Os testes demonstraram que, além da precisão na conversão, os pesquisadores implementaram um mecanismo de segurança inovador: uma “senha mental”. Ao pensar na frase “Chitty chitty bang bang”, os usuários podem ativar ou desativar o sistema de decodificação, garantindo que seus pensamentos não sejam traduzidos sem autorização. Este sistema de proteção funcionou com impressionantes 99% de precisão durante os experimentos.

O futuro da comunicação humana-máquina
As interfaces cérebro-computador (ICCs) como esta representam um campo em rápida evolução que promete transformar a forma como interagimos com a tecnologia. Diferentemente dos métodos tradicionais de entrada de dados, as ICCs estabelecem uma conexão direta entre o cérebro e dispositivos externos, permitindo controlar computadores, próteses ou, como neste caso, sistemas de comunicação apenas com o pensamento.
Comparada a outras iniciativas na área, como o Neuralink de Elon Musk (que também já iniciou testes em humanos), a tecnologia de Stanford se destaca pela alta taxa de acerto na decodificação de pensamentos relacionados à linguagem e pela implementação pioneira do sistema de segurança mental.
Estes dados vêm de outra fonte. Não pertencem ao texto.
[src/source/sd_pkg.sv]
package sd_pkg;

  typedef logic [5:0]  cmd_index_t;
  typedef logic [31:0] cmd_arg_t;
  typedef logic [7:0]  r1_t;
  // card clock half-period in system clock cycles
  typedef logic [15:0] clk_div_t;

  typedef struct packed {
    cmd_index_t index;
    cmd_arg_t   arg;
  } sd_cmd_t;

  // payload holds the trailing four bytes of R7/R3
  typedef struct packed {
    r1_t         r1;
    logic [31:0] payload;
    logic        timed_out;
  } sd_resp_t;

  typedef enum logic [2:0] {
    st_power_wait,
    st_issue,
    st_cmd_wait,
    st_resp_wait,
    st_done,
    st_error
  } init_state_e;

  localparam int cmd_frame_bits     = 48;
  localparam int resp_short_bits    = 8;
  localparam int resp_long_bits     = 40;
  localparam int resp_timeout_ticks = 100;
  localparam int max_retries        = 10;

  localparam r1_t r1_idle         = 8'h01;
  localparam r1_t r1_ready        = 8'h00;
  localparam r1_t r1_illegal_idle = 8'h05;

  // 2.7-3.6 V plus check pattern
  localparam cmd_arg_t cmd8_arg   = 32'h0000_01AA;
  // HCS set
  localparam cmd_arg_t acmd41_arg = 32'h4000_0000;
  localparam logic [7:0] check_pattern = 8'hAA;
  localparam logic [3:0] voltage_ok    = 4'h1;

  localparam cmd_index_t cmd0_idx   = 6'd0;
  localparam cmd_index_t cmd8_idx   = 6'd8;
  localparam cmd_index_t cmd55_idx  = 6'd55;
  localparam cmd_index_t acmd41_idx = 6'd41;
  localparam cmd_index_t cmd58_idx  = 6'd58;

  localparam clk_div_t default_slow_div = 16'd125;
  localparam clk_div_t default_fast_div = 16'd2;
  localparam int unsigned default_init_wait = 1_000_000;

endpackage

[src/source/sd_clk_gen.sv]
`timescale 1ns/1ps

module sd_clk_gen import sd_pkg::*; #(
  parameter clk_div_t slow_div = default_slow_div,
  parameter clk_div_t fast_div = default_fast_div
) (
  input  logic clk,
  input  logic rst_n,
  input  logic fast_clk,
  output logic sd_cclk,
  output logic fall_tick,
  output logic rise_tick
);

  clk_div_t div;
  clk_div_t cnt_q;

  assign div = fast_clk ? fast_div : slow_div;

  always_ff @(posedge clk or negedge rst_n) begin
    if (!rst_n) begin
      cnt_q     <= slow_div - 16'd1;
      sd_cclk   <= 1'b0;
      fall_tick <= 1'b0;
      rise_tick <= 1'b0;
    end else if (cnt_q == '0) begin
      // toggle and flag which edge was made
      cnt_q     <= div - 16'd1;
      sd_cclk   <= ~sd_cclk;
      fall_tick <= sd_cclk;
      rise_tick <= ~sd_cclk;
    end else begin
      cnt_q     <= cnt_q - 16'd1;
      fall_tick <= 1'b0;
      rise_tick <= 1'b0;
    end
  end

endmodule

[src/source/sd_cmd_tx.sv]
`timescale 1ns/1ps

module sd_cmd_tx import sd_pkg::*; (
  input  logic    clk,
  input  logic    rst_n,
  input  logic    cmd_start,
  input  sd_cmd_t cmd,
  input  logic    fall_tick,
  output logic    sd_cmd,
  output logic    cmd_done
);

  // start, transmission, index and argument
  logic [39:0] head_q;
  logic [6:0]  crc_q;
  logic [5:0]  bit_cnt_q;
  logic        busy_q;
  logic        crc_fb;

  // CRC7 feedback, generator x^7 + x^3 + 1
  assign crc_fb = head_q[39] ^ crc_q[6];

  always_ff @(posedge clk) begin
    if (cmd_start) begin
      head_q <= {2'b01, cmd.index, cmd.arg};
      crc_q  <= '0;
    end else if (busy_q && fall_tick) begin
      if (bit_cnt_q < 6'(cmd_frame_bits - 8)) begin
        head_q <= {head_q[38:0], 1'b0};
        crc_q  <= {crc_q[5:0], 1'b0} ^ (crc_fb ? 7'h09 : 7'h00);
      end else begin
        crc_q <= {crc_q[5:0], 1'b0};
      end
    end
  end

  always_ff @(posedge clk or negedge rst_n) begin
    if (!rst_n) begin
      sd_cmd    <= 1'b1;
      cmd_done  <= 1'b0;
      bit_cnt_q <= '0;
      busy_q    <= 1'b0;
    end else begin
      cmd_done <= 1'b0;
      if (cmd_start) begin
        busy_q    <= 1'b1;
        bit_cnt_q <= '0;
      end else if (busy_q && fall_tick) begin
        bit_cnt_q <= bit_cnt_q + 6'd1;
        if (bit_cnt_q < 6'(cmd_frame_bits - 8)) begin
          sd_cmd <= head_q[39];
        end else if (bit_cnt_q < 6'(cmd_frame_bits - 1)) begin
          sd_cmd <= crc_q[6];
        end else begin
          // stop bit, then one more period before done
          sd_cmd <= 1'b1;
          if (bit_cnt_q == 6'(cmd_frame_bits)) begin
            busy_q   <= 1'b0;
            cmd_done <= 1'b1;
          end
        end
      end
    end
  end

endmodule

[src/source/sd_resp_rx.sv]
`timescale 1ns/1ps

module sd_resp_rx import sd_pkg::*; (
  input  logic     clk,
  input  logic     rst_n,
  input  logic     resp_start,
  input  logic     resp_long,
  input  logic     rise_tick,
  input  logic     sd_data0,
  output logic     resp_done,
  output sd_resp_t resp
);

  logic                      busy_q;
  logic                      hunt_q;
  logic                      long_q;
  logic [5:0]                bit_cnt_q;
  logic [7:0]                tick_cnt_q;
  logic [resp_long_bits-1:0] shift_q;
  logic [resp_long_bits-1:0] shift_next;
  logic [5:0]                last_bit;
  logic                      capture;
  logic                      timeout_hit;
  logic                      last_hit;

  assign shift_next  = {shift_q[resp_long_bits-2:0], sd_data0};
  assign last_bit    = long_q ? 6'(resp_long_bits - 1) : 6'(resp_short_bits - 1);
  // still hunting while the line stays high
  assign capture     = busy_q && rise_tick && !(hunt_q && sd_data0);
  assign timeout_hit = busy_q && rise_tick && hunt_q && sd_data0 &&
                       (tick_cnt_q == 8'(resp_timeout_ticks - 1));
  assign last_hit    = capture && (bit_cnt_q == last_bit);

  always_ff @(posedge clk) begin
    if (capture) begin
      shift_q <= shift_next;
    end
    if (timeout_hit) begin
      resp <= '{r1: '1, payload: '0, timed_out: 1'b1};
    end else if (last_hit) begin
      resp.r1        <= long_q ? shift_next[39:32] : shift_next[7:0];
      resp.payload   <= long_q ? shift_next[31:0] : '0;
      resp.timed_out <= 1'b0;
    end
  end

  always_ff @(posedge clk or negedge rst_n) begin
    if (!rst_n) begin
      busy_q     <= 1'b0;
      hunt_q     <= 1'b0;
      long_q     <= 1'b0;
      bit_cnt_q  <= '0;
      tick_cnt_q <= '0;
      resp_done  <= 1'b0;
    end else begin
      resp_done <= timeout_hit || last_hit;
      if (resp_start) begin
        busy_q     <= 1'b1;
        hunt_q     <= 1'b1;
        long_q     <= resp_long;
        bit_cnt_q  <= '0;
        tick_cnt_q <= '0;
      end else if (timeout_hit || last_hit) begin
        busy_q <= 1'b0;
      end else if (capture) begin
        hunt_q    <= 1'b0;
        bit_cnt_q <= bit_cnt_q + 6'd1;
      end else if (busy_q && rise_tick) begin
        tick_cnt_q <= tick_cnt_q + 8'd1;
      end
    end
  end

endmodule

[src/source/sd_init_fsm.sv]
`timescale 1ns/1ps

module sd_init_fsm import sd_pkg::*; #(
  parameter int unsigned init_wait = default_init_wait
) (
  input  logic     clk,
  input  logic     rst_n,
  input  logic     cmd_done,
  input  logic     resp_done,
  input  sd_resp_t resp,
  output logic     cmd_start,
  output sd_cmd_t  cmd,
  output logic     resp_start,
  output logic     resp_long,
  output logic     fast_clk,
  output logic     sd_cs,
  output logic     init_done,
  output logic     init_error,
  output logic     high_capacity
);

  init_state_e state_q;
  logic [31:0] wait_cnt_q;
  logic [3:0]  cmd0_tries_q;
  logic [3:0]  acmd41_tries_q;
  // set once ACMD41 reports ready, marks the second CMD58
  logic        card_ready_q;
  logic        cmd8_ok;

  // only CMD8 (R7) and CMD58 (R3) carry the four trailing bytes
  assign resp_long = (cmd.index == cmd8_idx) || (cmd.index == cmd58_idx);

  // v1 card rejects CMD8, v2 card must echo voltage and pattern
  assign cmd8_ok = (resp.r1 == r1_illegal_idle) ||
                   ((resp.r1 == r1_idle) && (resp.payload[11:8] == voltage_ok) &&
                    (resp.payload[7:0] == check_pattern));

  always_ff @(posedge clk or negedge rst_n) begin
    if (!rst_n) begin
      state_q        <= st_power_wait;
      wait_cnt_q     <= '0;
      cmd0_tries_q   <= '0;
      acmd41_tries_q <= '0;
      card_ready_q   <= 1'b0;
      cmd_start      <= 1'b0;
      cmd            <= '0;
      resp_start     <= 1'b0;
      fast_clk       <= 1'b0;
      sd_cs          <= 1'b1;
      init_done      <= 1'b0;
      init_error     <= 1'b0;
      high_capacity  <= 1'b0;
    end else begin
      cmd_start  <= 1'b0;
      resp_start <= 1'b0;
      case (state_q)
        st_power_wait: begin
          wait_cnt_q <= wait_cnt_q + 32'd1;
          if (wait_cnt_q == 32'(init_wait - 1)) begin
            sd_cs   <= 1'b0;
            cmd     <= '{index: cmd0_idx, arg: '0};
            state_q <= st_issue;
          end
        end
        st_issue: begin
          cmd_start <= 1'b1;
          state_q   <= st_cmd_wait;
        end
        st_cmd_wait: begin
          if (cmd_done) begin
            resp_start <= 1'b1;
            state_q    <= st_resp_wait;
          end
        end
        st_resp_wait: begin
          if (resp_done) begin
            state_q <= st_issue;
            case (cmd.index)
              cmd0_idx: begin
                if (resp.timed_out || resp.r1 != r1_idle) begin
                  // resend CMD0 unless out of tries
                  if (cmd0_tries_q == 4'(max_retries - 1)) begin
                    state_q <= st_error;
                  end
                  cmd0_tries_q <= cmd0_tries_q + 4'd1;
                end else begin
                  cmd <= '{index: cmd8_idx, arg: cmd8_arg};
                end
              end
              cmd8_idx: begin
                if (cmd8_ok) begin
                  cmd <= '{index: cmd58_idx, arg: '0};
                end else begin
                  state_q <= st_error;
                end
              end
              cmd58_idx: begin
                if (card_ready_q) begin
                  if (resp.timed_out) begin
                    state_q <= st_error;
                  end else begin
                    // OCR bit 30 is CCS
                    high_capacity <= resp.payload[30];
                    fast_clk      <= 1'b1;
                    state_q       <= st_done;
                  end
                end else if (resp.r1 == r1_idle) begin
                  cmd <= '{index: cmd55_idx, arg: '0};
                end else begin
                  state_q <= st_error;
                end
              end
              cmd55_idx: begin
                if (resp.r1 == r1_idle || resp.r1 == r1_ready) begin
                  cmd <= '{index: acmd41_idx, arg: acmd41_arg};
                end else begin
                  state_q <= st_error;
                end
              end
              acmd41_idx: begin
                if (resp.r1 == r1_ready) begin
                  card_ready_q <= 1'b1;
                  cmd          <= '{index: cmd58_idx, arg: '0};
                end else if (resp.r1 == r1_idle) begin
                  // still initializing, go round the pair again
                  if (acmd41_tries_q == 4'(max_retries - 1)) begin
                    state_q <= st_error;
                  end
                  acmd41_tries_q <= acmd41_tries_q + 4'd1;
                  cmd            <= '{index: cmd55_idx, arg: '0};
                end else begin
                  state_q <= st_error;
                end
              end
              default: state_q <= st_error;
            endcase
          end
        end
        st_done:  init_done  <= 1'b1;
        st_error: init_error <= 1'b1;
        default:  state_q    <= st_error;
      endcase
    end
  end

endmodule

[src/source/sd_spi_init.sv]
`timescale 1ns/1ps

module sd_spi_init import sd_pkg::*; #(
  parameter clk_div_t    slow_div  = default_slow_div,
  parameter clk_div_t    fast_div  = default_fast_div,
  parameter int unsigned init_wait = default_init_wait
) (
  input  logic clk,
  input  logic rst_n,
  input  logic sd_data0,
  output logic sd_cclk,
  output logic sd_cmd,
  output logic sd_cs,
  output logic init_done,
  output logic init_error,
  output logic high_capacity
);

  logic     fast_clk;
  logic     fall_tick;
  logic     rise_tick;
  logic     cmd_start;
  logic     cmd_done;
  sd_cmd_t  cmd;
  logic     resp_start;
  logic     resp_long;
  logic     resp_done;
  sd_resp_t resp;

  sd_init_fsm #(
    .init_wait(init_wait)
  ) i_fsm (
    .clk          (clk),
    .rst_n        (rst_n),
    .cmd_done     (cmd_done),
    .resp_done    (resp_done),
    .resp         (resp),
    .cmd_start    (cmd_start),
    .cmd          (cmd),
    .resp_start   (resp_start),
    .resp_long    (resp_long),
    .fast_clk     (fast_clk),
    .sd_cs        (sd_cs),
    .init_done    (init_done),
    .init_error   (init_error),
    .high_capacity(high_capacity)
  );

  sd_clk_gen #(
    .slow_div(slow_div),
    .fast_div(fast_div)
  ) i_clk_gen (
    .clk      (clk),
    .rst_n    (rst_n),
    .fast_clk (fast_clk),
    .sd_cclk  (sd_cclk),
    .fall_tick(fall_tick),
    .rise_tick(rise_tick)
  );

  sd_cmd_tx i_cmd_tx (
    .clk      (clk),
    .rst_n    (rst_n),
    .cmd_start(cmd_start),
    .cmd      (cmd),
    .fall_tick(fall_tick),
    .sd_cmd   (sd_cmd),
    .cmd_done (cmd_done)
  );

  sd_resp_rx i_resp_rx (
    .clk       (clk),
    .rst_n     (rst_n),
    .resp_start(resp_start),
    .resp_long (resp_long),
    .rise_tick (rise_tick),
    .sd_data0  (sd_data0),
    .resp_done (resp_done),
    .resp      (resp)
  );

endmodule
Ambos os projetos, no entanto, compartilham o objetivo de criar ferramentas que permitam às pessoas com limitações físicas recuperar capacidades perdidas.
Para o Brasil, onde cerca de 17,3 milhões de pessoas têm algum tipo de deficiência segundo o IBGE, tecnologias como esta podem representar um futuro onde condições como ELA (Esclerose Lateral Amiotrófica), AVC e outras que afetam a capacidade de fala não sejam mais barreiras para a comunicação plena.
Os pesquisadores de Stanford acreditam que, com mais desenvolvimento, as ICCs poderão oferecer uma comunicação tão fluente e natural quanto a fala normal. Apesar dos avanços, a tecnologia ainda é experimental e invasiva, requerendo cirurgia para implantação dos eletrodos. O próximo desafio será tornar esses sistemas menos invasivos e mais acessíveis, permitindo que saiam dos laboratórios de pesquisa para o uso cotidiano das pessoas que mais precisam.